Re: Various problems with tshark

[Pascal Quantin <pascal.quantin () gmail com>]

2015-08-31 21:07 GMT+02:00 Joerg Mayer <jmayer () loplof de>:

> Hello Pascal,
>
> thanks for the quick response - solved my immediate problem ;-)
>
> On Mon, Aug 31, 2015 at 08:17:44AM +0200, Pascal Quantin wrote:
> > 2015-08-31 5:34 GMT+02:00 Joerg Mayer <jmayer () loplof de>:
> >
> > > When using tshark from head I have a bunch of problems right now:
> > >
> > > 1) stderr is getting spammed with
> > > (process:9870): Capture-WARNING **: Dissector stp incomplete in frame
> > > 41915: undecoded byte number 57 (0x0030+9)
> >
> > You seem to have activated the prefs.enable_incomplete_dissectors_check.
> > Simply go to Preferences -> Protocols and uncheck "Look for incomplete
> > dissectors".
>
> Yes, I do, but I really expected that to be (similar to) expert items, not
> some "spam" taht (optically) interfers with the normal output of tshark.

My understanding is that it is not intended to be activated by default, but
only in "development mode" (at least according to the comments in the
Gerrit patch if I remember correctly).


> > > 2) -T fields -e _ws.col.info isn't working (empty column), both with
> and
> > > without -V
>
> > The right field name is _ws.col.Info
>
> Sigh. Is _ws.* documented in one of the manpages? I couldn't find it. And
> the
> only mention I could find (the tshark manpage) used a small 'i'.

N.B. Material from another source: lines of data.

==> flow/config.mk <==
export PLATFORM = sky130hd
export DESIGN_NAME = rotator100
export DESIGN_NICKNAME = rotator100
export VERILOG_FILES = /design/flow/design.v
export SDC_FILE = /design/flow/constraint.sdc
export NUM_CORES = 4
export LEC_CHECK = 1
export CORE_UTILIZATION = 40
==> flow/constraint.sdc <==
current_design rotator100

set clk_period 16.0
set clk_io_pct 0.2

create_clock -name clk0 -period $clk_period [get_ports {clk}]

set non_clock_inputs [all_inputs -no_clocks]
set_input_delay [expr $clk_period * $clk_io_pct] -clock clk0 $non_clock_inputs
set_output_delay [expr $clk_period * $clk_io_pct] -clock clk0 [all_outputs]
==> flow/design.v <==
module rotator100 (
    input clk,
    input load,
    input [1:0] ena,
    input [99:0] data,
    output reg [99:0] q
);
always @(posedge clk) begin
    if (load)
        q <= data;
    else begin
        case (ena)
            2'b01:   
                q <= {q[0], q[99:1]};
            2'b10:   
                q <= {q[98:0], q[99]};
            default:
                q <= q;
        endcase
    end
end
endmodule
==> flow/run.sh <==
#!/bin/bash
# OpenROAD 26Q1-2900-gdf79404cd8, Yosys 0.63+post, stock flow scripts
make -C /OpenROAD-flow-scripts/flow DESIGN_CONFIG=/design/flow/config.mk WORK_HOME=/design/flow/orfs finish
==> results.tsv <==
stage	metric	value	unit
die	design.portCount	204	
clock_network	clock_tree.buffer_depth	2	
power	cellLeakagePower	2.91	nW
sta	grt_setup_unrepaired	false	
sta	relSlewSlack	44.0	%
yosys	fa_ha_area_share	0	%
critical_path	cpLargestDelayFamily	buffers and inverters	
critical_path	cp_data_arrival_time	5.80	ns
placement	io_buffers	203	
die	die_area	15800	um2
yosys	synth.top_cells.by_area	sky130_fd_sc_hd__edfxtp_1 (49%), sky130_fd_sc_hd__a221o_1 (16%), sky130_fd_sc_hd__nor4bb_1 (15%), sky130_fd_sc_hd__nor2b_1 (9.7%), sky130_fd_sc_hd__buf_2 (3.2%)	
sta	maxSlewViolCount	0	
layout	top_regs	q x100	
sta	fin_crit	5.70	ns
global_route	aggregate_global_route_resource_usage	21.0	%
yosys	mean_cell_area_of_the_mapped_netlist	13.0	um2
worst_hold_path	worstHoldStart	q[79]	
yosys	sequential_fraction_of_the_synthesis_area	49.1	%
yosys	synthesis.instances	469	
yosys	synth-edff-count	100	
clock_network	cts_num_sinks	100	
global_route	grt.met1_usage	35.6	%
sta	skew	0.00414	ns
drt	antenna_cells	0	
critical_path	critPathLaunch	load	
global_route	antenna_found_initial	0	
global_route	global_route.usage.met2	30.5	%
clock_network	cts_tree	yes	
drt	drt-initial-drc-count	344	
yosys	synthMuxAreaShare	0	%
yosys	yosys-top-cells-count	sky130_fd_sc_hd__a221o_1 (100), sky130_fd_sc_hd__edfxtp_1 (100), sky130_fd_sc_hd__nor2b_1 (95)	
die	floorplan.initialDensity	41.5	%
die	placement_row_count	44	
clock_network	post_cts.resized_instances	0	
sta	max_freq	175	MHz
drt	routedWlPerCell	20.0	um
yosys	synthesized_cell_area	6120	um2
layout	layout-drive-gt1-share	4.30	%
global_route	grt_overflow_total	0	
yosys	number_of_warnings_reported_in_the_yosys_synthesis_log	1	
die	die_w	126	um
drt	wl	16300	um
clock_network	tritoncts.num_buffers	9	
clock_network	cts_post_setup_buffers_inserted	0	
run_status	outcome	finished, final reports clean	
placement	gpl.final_weighted_congestion	0.812	
run	maxCapViolCount	0	
drt	firstDrtPassIters	28	
yosys	synth_top_cell_by_area	sky130_fd_sc_hd__edfxtp_1	
critical_path	timing.critical_path.mode_cell	sky130_fd_sc_hd__buf_4	
power	power_density	91.1	nW/um2
global_route	first_global_vias	4328	
clock_network	cts_root_buf	sky130_fd_sc_hd__clkbuf_16	
yosys	yosys_reg_bits	100	
sta	worst_slack	10.30	ns
clock_network	cts-htree-levels	3	
global_route	grt_start_max_net_pins	139	
clock_network	clkSlewWorstSetupHoldPaths	0.07	ns
sta	setup_total_negative_slack	0	ns
die	height_of_the_die	126	um
sta	hold_viol	0	
yosys	netlist_logic_family_top	simple AND/OR/NAND/NOR gates	
critical_path	worst_path_largest_cell_delay	0.79	ns
yosys	synth_chip_area	6120	um2
yosys	synth_simple_gate_area_share	27.3	%
power	post-layout-total-power	0.000756	W
yosys	async_flop_share	0	%
placement	place_hpwl	9890	um
critical_path	worstSetupPathType	in2reg	
worst_hold_path	hold_path.class	reg2reg	
yosys	netlist.area_leader.share	49.1	%
layout	top_register	q	
yosys	yosysUniqueCellTypes	14	
drt	vias	4741	
yosys	compound_area_share	16.4	%
clock_network	holdBufCountCts	0	
drt	vias_per_cell	5.84	
drt	detail-route-antenna-nets	0	
clock_network	clock_insertion_delay_worst_skew	0.35	ns
die	coreArea	14800	um2
drt	drc_errors	0	
yosys	yosys_cell_count	469	
global_route	gr-max-usage-layer	met1	
critical_path	critical_path.endpoint_type	register	
yosys	synth-xor-area-share	0	%
layout	area.growth.synth_to_final	35.7	%
critical_path	ordered_cell_list_for_the_critical_path	clkbuf_8, buf_4, buf_4, nor2b_1, a221o_1	
critical_path	worstSetupStartpointType	input port	
power	worst_ir_drop_vdd	63.1	uV
yosys	flop_cell	sky130_fd_sc_hd__edfxtp_1	
critical_path	critical_path.reg2reg.startpoint	q[69]	
global_route	gr-usage-met3	4.81	%
sta	min_period_over_period	35.6	%
critical_path	path_max_fanout	138	
layout	largest_register_ff_count	100	
run	stage_log_warnings	29	
layout	n_fill_cell	1239	
placement	detailedPlace.worstSlack	9.98	ns
critical_path	critPathRequiredTime	16.10	ns
sta	setup_viol_count_final	0	
critical_path	cp_slowest_cell	sky130_fd_sc_hd__buf_4	
global_route	grt_first_pass_wirelength	24800	um
critical_path	path_buffers	3	
sta	worst_slew_pin_slew	0.839	ns
-- kinds of logic (layout without fill, tap and decap cells) --
kind of cell | after synthesis | count (layout)
simple gates | 203 | 203
compound gates | 100 | 100
flops | 100 | 100
buf+inv | 66 | 225
-- final cells by class --
| type | count | area [um2] | area share, % |
|---|---|---|---|
| sequential | 100 | 3000 | 36.2 |
| tap | 184 | 230 | 2.77 |
| clock buffer | 10 | 229 | 2.76 |
| timing repair buffer | 210 | 2080 | 25.1 |
| clock inverter | 5 | 77.6 | 0.935 |
| multi-input combinational | 303 | 2680 | 32.3 |
-- metal layers --
layer  up-vias  share of wire (%)
li1       2262                  -
met4         0               0.73
met1      2316                 46
met5         -                  0
met3         7                7.2
met2       156                 46
-- power breakdown --
part | switching (W) | leakage (nW) | internal, W
Combinational | 0.0000516 | 1.72 | 0.000118
Clock | 0.0000967 | 0.148 | 0.000136
Sequential | 0.0000244 | 1.04 | 0.000330
-- worst register-to-register path: cells and delay by family, from the launching register on --
family | cells | cell delay, ns
AOI/OAI and AO/OA | 1 | 0.34
and+or+nand+nor | 1 | 0.16
DFF | 1 | 0.44
-- metrics by stage --
| stage | instances | hold slack (ns) | area (um2) | util [%] |
|---|---|---|---|---|
| 2_1_floorplan | 469 | 0.641 | 6120 | - |
| 3_3_place_gp | 797 | 0.712 | 7990 | 54.2 |
| 3_5_place_dp | 797 | 0.702 | 7990 | 54.2 |
| 4_1_cts | 812 | 0.732 | 8300 | 56.3 |
| 5_1_grt | 812 | 0.774 | 8300 | 56.3 |
| 6_report | 812 | 0.726 | 8300 | 56.3 |
-- cell usage in the layout, fill, tap and decap left out --
cell type | Yosys | layout
sky130_fd_sc_hd__and4bb_2 | 2 | 2
sky130_fd_sc_hd__and4bb_1 | 5 | 5
sky130_fd_sc_hd__nor2b_1 | 95 | 95
sky130_fd_sc_hd__clkinvlp_4 | 0 | 1
sky130_fd_sc_hd__nand3b_1 | 1 | 1
sky130_fd_sc_hd__buf_4 | 3 | 8
sky130_fd_sc_hd__clkbuf_8 | 0 | 1
sky130_fd_sc_hd__nand2b_1 | 2 | 1
sky130_fd_sc_hd__bufinv_16 | 0 | 2
sky130_fd_sc_hd__edfxtp_1 | 100 | 100
sky130_fd_sc_hd__buf_2 | 39 | 1
sky130_fd_sc_hd__clkinv_2 | 0 | 2
sky130_fd_sc_hd__and2b_1 | 5 | 5
sky130_fd_sc_hd__clkbuf_16 | 0 | 9
sky130_fd_sc_hd__clkdlybuf4s50_1 | 0 | 200
sky130_fd_sc_hd__nand2b_4 | 0 | 1
sky130_fd_sc_hd__nor4bb_1 | 93 | 93
sky130_fd_sc_hd__a221o_1 | 100 | 100
sky130_fd_sc_hd__clkbuf_1 | 2 | 1
-- worst paths after layout --
| kind | endpoint | slack, ns | depth (start not counted) |
|---|---|---|---|
| min | q[78] | 0.73 | 2 |
| max reg2reg | q[68] | 14.81 | 2 |
| max | q[19] | 10.30 | 5 |
| min reg2reg | q[78] | 0.73 | 2 |
No activity file was given, so power comes from the tool's default toggle rates.
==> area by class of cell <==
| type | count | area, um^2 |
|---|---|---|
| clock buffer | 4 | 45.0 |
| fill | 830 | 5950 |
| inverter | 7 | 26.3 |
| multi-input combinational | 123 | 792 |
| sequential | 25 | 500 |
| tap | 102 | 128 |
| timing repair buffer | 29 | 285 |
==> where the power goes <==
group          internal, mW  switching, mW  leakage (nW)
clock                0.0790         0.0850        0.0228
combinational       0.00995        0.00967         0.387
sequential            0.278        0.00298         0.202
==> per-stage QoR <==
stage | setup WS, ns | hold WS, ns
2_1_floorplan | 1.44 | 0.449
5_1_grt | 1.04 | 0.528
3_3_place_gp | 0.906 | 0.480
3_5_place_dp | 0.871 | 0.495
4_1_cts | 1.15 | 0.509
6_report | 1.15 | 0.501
==> flow/design.v <==
module fall_capture_32bit (
    input  wire        clk,
    input  wire        reset,
    input  wire [31:0] in,
    output reg  [31:0] out
);
    reg [31:0] in_d;
    always @(posedge clk) begin
        if (reset) begin
            out  <= 32'b0;
            in_d <= in;
        end else begin
            out  <= out | (in_d & ~in);
            in_d <= in;
        end
    end
endmodule
==> flow/run.sh <==
#!/bin/bash
# OpenROAD 26Q1-2900-gdf79404cd8, Yosys 0.63+post, stock flow scripts
make -C /OpenROAD-flow-scripts/flow DESIGN_CONFIG=/design/flow/config.mk WORK_HOME=/design/flow/orfs finish
==> flow/config.mk <==
export PLATFORM = sky130hd
export DESIGN_NAME = fall_capture_32bit
export DESIGN_NICKNAME = fall_capture_32bit
export VERILOG_FILES = /design/flow/design.v
export SDC_FILE = /design/flow/constraint.sdc
export NUM_CORES = 4
export LEC_CHECK = 1
export CORE_UTILIZATION = 30
==> flow/constraint.sdc <==
current_design fall_capture_32bit

set clk_period 1.0
set clk_io_pct 0.2

create_clock -name clk0 -period $clk_period [get_ports {clk}]

set non_clock_inputs [all_inputs -no_clocks]
set_input_delay [expr $clk_period * $clk_io_pct] -clock clk0 $non_clock_inputs
set_output_delay [expr $clk_period * $clk_io_pct] -clock clk0 [all_outputs]
==> out/metrics.cfg <==
[setup_path]
crit_family = flip-flops
slowest_delay_ns = 0.32
reg2reg_to = out[9]
reg2reg_depth = 3
r2r_start = out[9]
ff2ff_setup_slack_ns = 0.37
critical-path-slowest-cell = dfxtp_2
cp.required_ns = 0.80
worstSetupEndpointType = output port
crit_path_max_fanout = 2
crit_type = flop to output port
critPathLaunchType = flop
timing.critical_path.arrival_ns = 0.75
path_buffers = 1
crit_chain = buf_2

[final_layout]
layout_top_cell = clkdlybuf4s50_1
syn_to_final_growth_pct = 43.55
fin_util_pct = 45.69
final.fill_count = 564
drive_gt1_share_pct = 33.33
finalNonFillerCells = 315

[clock_network]
htreeDepth = 3
clk_pin_slew_ns = 0.06
cts_buffers = 9
clock-root-buffer = clkbuf_8
clock-sinks = 64
cts.path.max_buffers = 2
hold_buffers = 0
cts_tree = built
clk_latency_ns = 0.33

[floorplanning]
die_w_um = 79.36
ioPinCount = 66
coreArea_sq_um = 5642
fp-row-count = 27
chip_area_sq_um = 6298
fp.dieH_um = 79.36
initCoreUtil_pct = 31.83

[flow_run]
warning_count = 25
maxCapViolations = 0

[grt]
track_usage_pct = 10.36
grtUsageMet2_pct = 15.00
grt-ovfl-total = 0
antenna_found_initial = 0
gr-usage-met1_pct = 14.10
grt_pass1_vias = 1137
grt_pass1_wl_um = 4843
top_usage_layer = met2
use_met3_pct = 5.718
grt_max_degree = 18

[synthesis]
synth_cell_types = 5
mux_share_pct = 0
adder_share_pct = 0
yosys.area_share.xor_xnor_pct = 0
yosysSeqAreaShare_pct = 71.36
synth_area_leader_cell = dfxtp_1
top_area_share_pct = 71.36
ys_cells = 163
ys_sh_aoi_pct = 8.920
logic_family = simple AND/OR/NAND/NOR gates
yosys-stat-area_sq_um = 1795
simple_gate_share_pct = 11.15
top_cells_by_area = dfxtp_1, nand2b_1, a21oi_1
ys_ff = 64
syn_inst = 163
yosysWarnings = 1
synth.avg_cell_area_sq_um = 11.02
synth_area_sq_um = 1795

[min_path]
whs_path_depth = 1
worstHoldEndpoint = in_d[21]
holdCritStartpoint = in[21]
hold_path.class = primary input to flop

[final_timing]
slew_headroom_pct = 87.50
holdWs_ns = 0.3332
finalMaxSlewViolations = 0
fin_skew_ns = 0.003751
min_period_ns = 0.9508
fmax_mhz = 1052
rsz0062_at_grt = no
finalSetupViolations = 0
worst_pin_slew_ns = 0.1875
hold_violations = 0
fin_tns_setup_ns = 0
finalCritPeriodShare_pct = 95.08

[pwr]
power_frac_comb_pct = 7.0
fin_total_pwr_mw = 5.007
p_sw_mw = 1.027
switching_share_pct = 20.51
vdd_drop_max_v = 0.001223
seqPwrFrac_pct = 55.5
power_frac_clock_pct = 37.5
p_per_area_nw_per_um2 = 1943
p_int_mw = 3.980
p_leak_nw = 1.131

[route]
first_pass_iters = 2
num_vias = 1226
antenna_cells = 0
viasPerCell = 3.892
drtIter0Drc = 44
wl_per_cell_um = 9.219
ant_nets = 0
drt-total-wl_um = 2904
post-route-drc-count = 0

[placed_design]
gp_congestion = 0.6906
place_hpwl_um = 2029
post-place-cells = 299
numPortBuffers = 65

[run_status]
status = finished clean

metrics by stage:
step / instance area (sq um) / worst slack (ns)
global route: 2577 / 0.003484
global placement: 2517 / -0.08392
detailed placement: 2517 / -0.1039
CTS: 2577 / 0.02271
finish: 2577 / 0.04915
floorplan: 1795 / 0.4877
worst max path at each step:
stage     endpoint    start  cells after the start
4_1_cts    out[31]  out[31]                      1
5_1_grt    out[11]  out[11]                      1
6_report   out[19]  out[19]                      1
state kept, by name, summed over array words and instances, names as in the netlist:
register,count
in_d,32
out,32
cell type report:
| class | count | area [sq um] | share of cell area [%] |
|---|---|---|---|
| repair buffers | 68 | 513.0 | 19.90 |
| flip-flops and latches | 64 | 1321 | 51.26 |
| well taps | 72 | 90.09 | 3.495 |
| multi-input cells | 64 | 360.3 | 13.98 |
| inverters | 32 | 120.1 | 4.660 |
| clock inverters | 3 | 17.52 | 0.6796 |
| clock buffers | 12 | 155.1 | 6.019 |
power by group through the flow:
stage | Combinational [mW] | Clock, mW | Sequential, mW
4_1_cts | 0.361 | 1.96 | 2.78
5_1_grt | 0.402 | 2.09 | 2.80
6_report | 0.351 | 1.88 | 2.78
routing by layer:
metal  routed length, um  vias up
li1                    -      646
met1                1337      528
met4                  54        0
met5                   0        -
met3                 327        5
met2                1184       47
synth_stat cells:
master	instances
dfxtp_1	64
nand2b_1	32
inv_1	32
a21oi_1	32
buf_6	3
cell families after synthesis:
logic type | count (synthesis)
AOI/OAI and AO/OA | 32
DFF | 64
and+or+nand+nor | 32
buffers and inverters | 35
repair_timing:
action | in CTS | in global routing
buffers inserted | 1 | 0
resized | 128 | 0
endpoints found under the setup margin | 32 | 0
Power figures rest on the tool's default switching activity, not on a simulated workload.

tshark.pod needs to be fixed, but tshark -h gives you _ws.col.Info.

Could we plese agree to either *always* use small letters or to make the
> filter names case insensitive? Also:
> =========
> $ tshark -T fields -e asdf
> ** (process:13516): WARNING **: 'asdf' isn't a valid field!
> tshark: Some fields aren't valid
> $ tshark -T fields -e _ws.col.info
> Capturing on 'Wi-Fi'
> ^C
> 21 packets captured
> jmayer@newegg:~/firmatmp/salalah/WIP/tests/radius$ tshark -T fields -e
> _ws.col.asdf
> Capturing on 'Wi-Fi'
> =========
> Should we try for a bit more consistency here?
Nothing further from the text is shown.